# [Information given]
====================

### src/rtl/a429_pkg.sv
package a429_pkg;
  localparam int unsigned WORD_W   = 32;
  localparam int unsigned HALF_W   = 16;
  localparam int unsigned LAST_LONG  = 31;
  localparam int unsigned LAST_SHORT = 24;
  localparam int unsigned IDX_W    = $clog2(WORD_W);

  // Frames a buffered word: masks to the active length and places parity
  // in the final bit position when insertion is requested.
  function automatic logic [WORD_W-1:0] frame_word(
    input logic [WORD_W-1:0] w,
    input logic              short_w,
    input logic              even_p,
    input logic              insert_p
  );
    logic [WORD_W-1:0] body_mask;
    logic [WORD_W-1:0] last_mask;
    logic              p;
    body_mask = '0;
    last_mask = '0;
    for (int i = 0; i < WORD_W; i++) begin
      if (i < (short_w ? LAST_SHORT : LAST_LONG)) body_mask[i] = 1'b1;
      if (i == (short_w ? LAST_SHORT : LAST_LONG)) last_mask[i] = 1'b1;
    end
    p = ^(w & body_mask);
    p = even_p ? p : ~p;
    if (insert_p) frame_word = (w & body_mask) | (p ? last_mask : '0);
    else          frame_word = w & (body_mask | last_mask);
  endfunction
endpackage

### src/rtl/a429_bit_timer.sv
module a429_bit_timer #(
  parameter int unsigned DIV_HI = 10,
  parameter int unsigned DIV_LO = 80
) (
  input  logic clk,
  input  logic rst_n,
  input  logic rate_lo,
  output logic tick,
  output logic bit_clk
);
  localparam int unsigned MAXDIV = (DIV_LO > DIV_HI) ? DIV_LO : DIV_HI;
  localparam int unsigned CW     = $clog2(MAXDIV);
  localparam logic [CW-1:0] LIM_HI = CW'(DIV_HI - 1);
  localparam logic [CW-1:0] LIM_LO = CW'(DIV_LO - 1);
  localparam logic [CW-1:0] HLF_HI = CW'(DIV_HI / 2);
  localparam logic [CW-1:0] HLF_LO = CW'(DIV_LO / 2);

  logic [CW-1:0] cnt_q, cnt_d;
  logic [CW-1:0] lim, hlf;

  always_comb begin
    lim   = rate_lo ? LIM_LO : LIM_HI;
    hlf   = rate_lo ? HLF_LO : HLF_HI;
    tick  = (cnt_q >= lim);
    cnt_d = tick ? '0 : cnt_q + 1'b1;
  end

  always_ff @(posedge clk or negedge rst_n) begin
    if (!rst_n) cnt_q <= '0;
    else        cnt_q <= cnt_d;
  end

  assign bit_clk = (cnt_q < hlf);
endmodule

====================

# [Problem requirements]
Please retype the listing above with no line missing.

# [Result of this task]
### src/rtl/a429_pkg.sv
package a429_pkg;
  localparam int unsigned WORD_W   = 32;
  localparam int unsigned HALF_W   = 16;
  localparam int unsigned LAST_LONG  = 31;
  localparam int unsigned LAST_SHORT = 24;
  localparam int unsigned IDX_W    = $clog2(WORD_W);

  // Frames a buffered word: masks to the active length and places parity
  // in the final bit position when insertion is requested.
  function automatic logic [WORD_W-1:0] frame_word(
    input logic [WORD_W-1:0] w,
    input logic              short_w,
    input logic              even_p,
    input logic              insert_p
  );
    logic [WORD_W-1:0] body_mask;
    logic [WORD_W-1:0] last_mask;
    logic              p;
    body_mask = '0;
    last_mask = '0;
    for (int i = 0; i < WORD_W; i++) begin
      if (i < (short_w ? LAST_SHORT : LAST_LONG)) body_mask[i] = 1'b1;
      if (i == (short_w ? LAST_SHORT : LAST_LONG)) last_mask[i] = 1'b1;
    end
    p = ^(w & body_mask);
    p = even_p ? p : ~p;
    if (insert_p) frame_word = (w & body_mask) | (p ? last_mask : '0);
    else          frame_word = w & (body_mask | last_mask);
  endfunction
endpackage

### src/rtl/a429_bit_timer.sv
module a429_bit_timer #(
  parameter int unsigned DIV_HI = 10,
  parameter int unsigned DIV_LO = 80
) (
  input  logic clk,
  input  logic rst_n,
  input  logic rate_lo,
  output logic tick,
  output logic bit_clk
);
  localparam int unsigned MAXDIV = (DIV_LO > DIV_HI) ? DIV_LO : DIV_HI;
  localparam int unsigned CW     = $clog2(MAXDIV);
  localparam logic [CW-1:0] LIM_HI = CW'(DIV_HI - 1);
  localparam logic [CW-1:0] LIM_LO = CW'(DIV_LO - 1);
  localparam logic [CW-1:0] HLF_HI = CW'(DIV_HI / 2);
  localparam logic [CW-1:0] HLF_LO = CW'(DIV_LO / 2);

  logic [CW-1:0] cnt_q, cnt_d;
  logic [CW-1:0] lim, hlf;

  always_comb begin
    lim   = rate_lo ? LIM_LO : LIM_HI;
    hlf   = rate_lo ? HLF_LO : HLF_HI;
    tick  = (cnt_q >= lim);
    cnt_d = tick ? '0 : cnt_q + 1'b1;
  end

  always_ff @(posedge clk or negedge rst_n) begin
    if (!rst_n) cnt_q <= '0;
    else        cnt_q <= cnt_d;
  end

  assign bit_clk = (cnt_q < hlf);
endmodule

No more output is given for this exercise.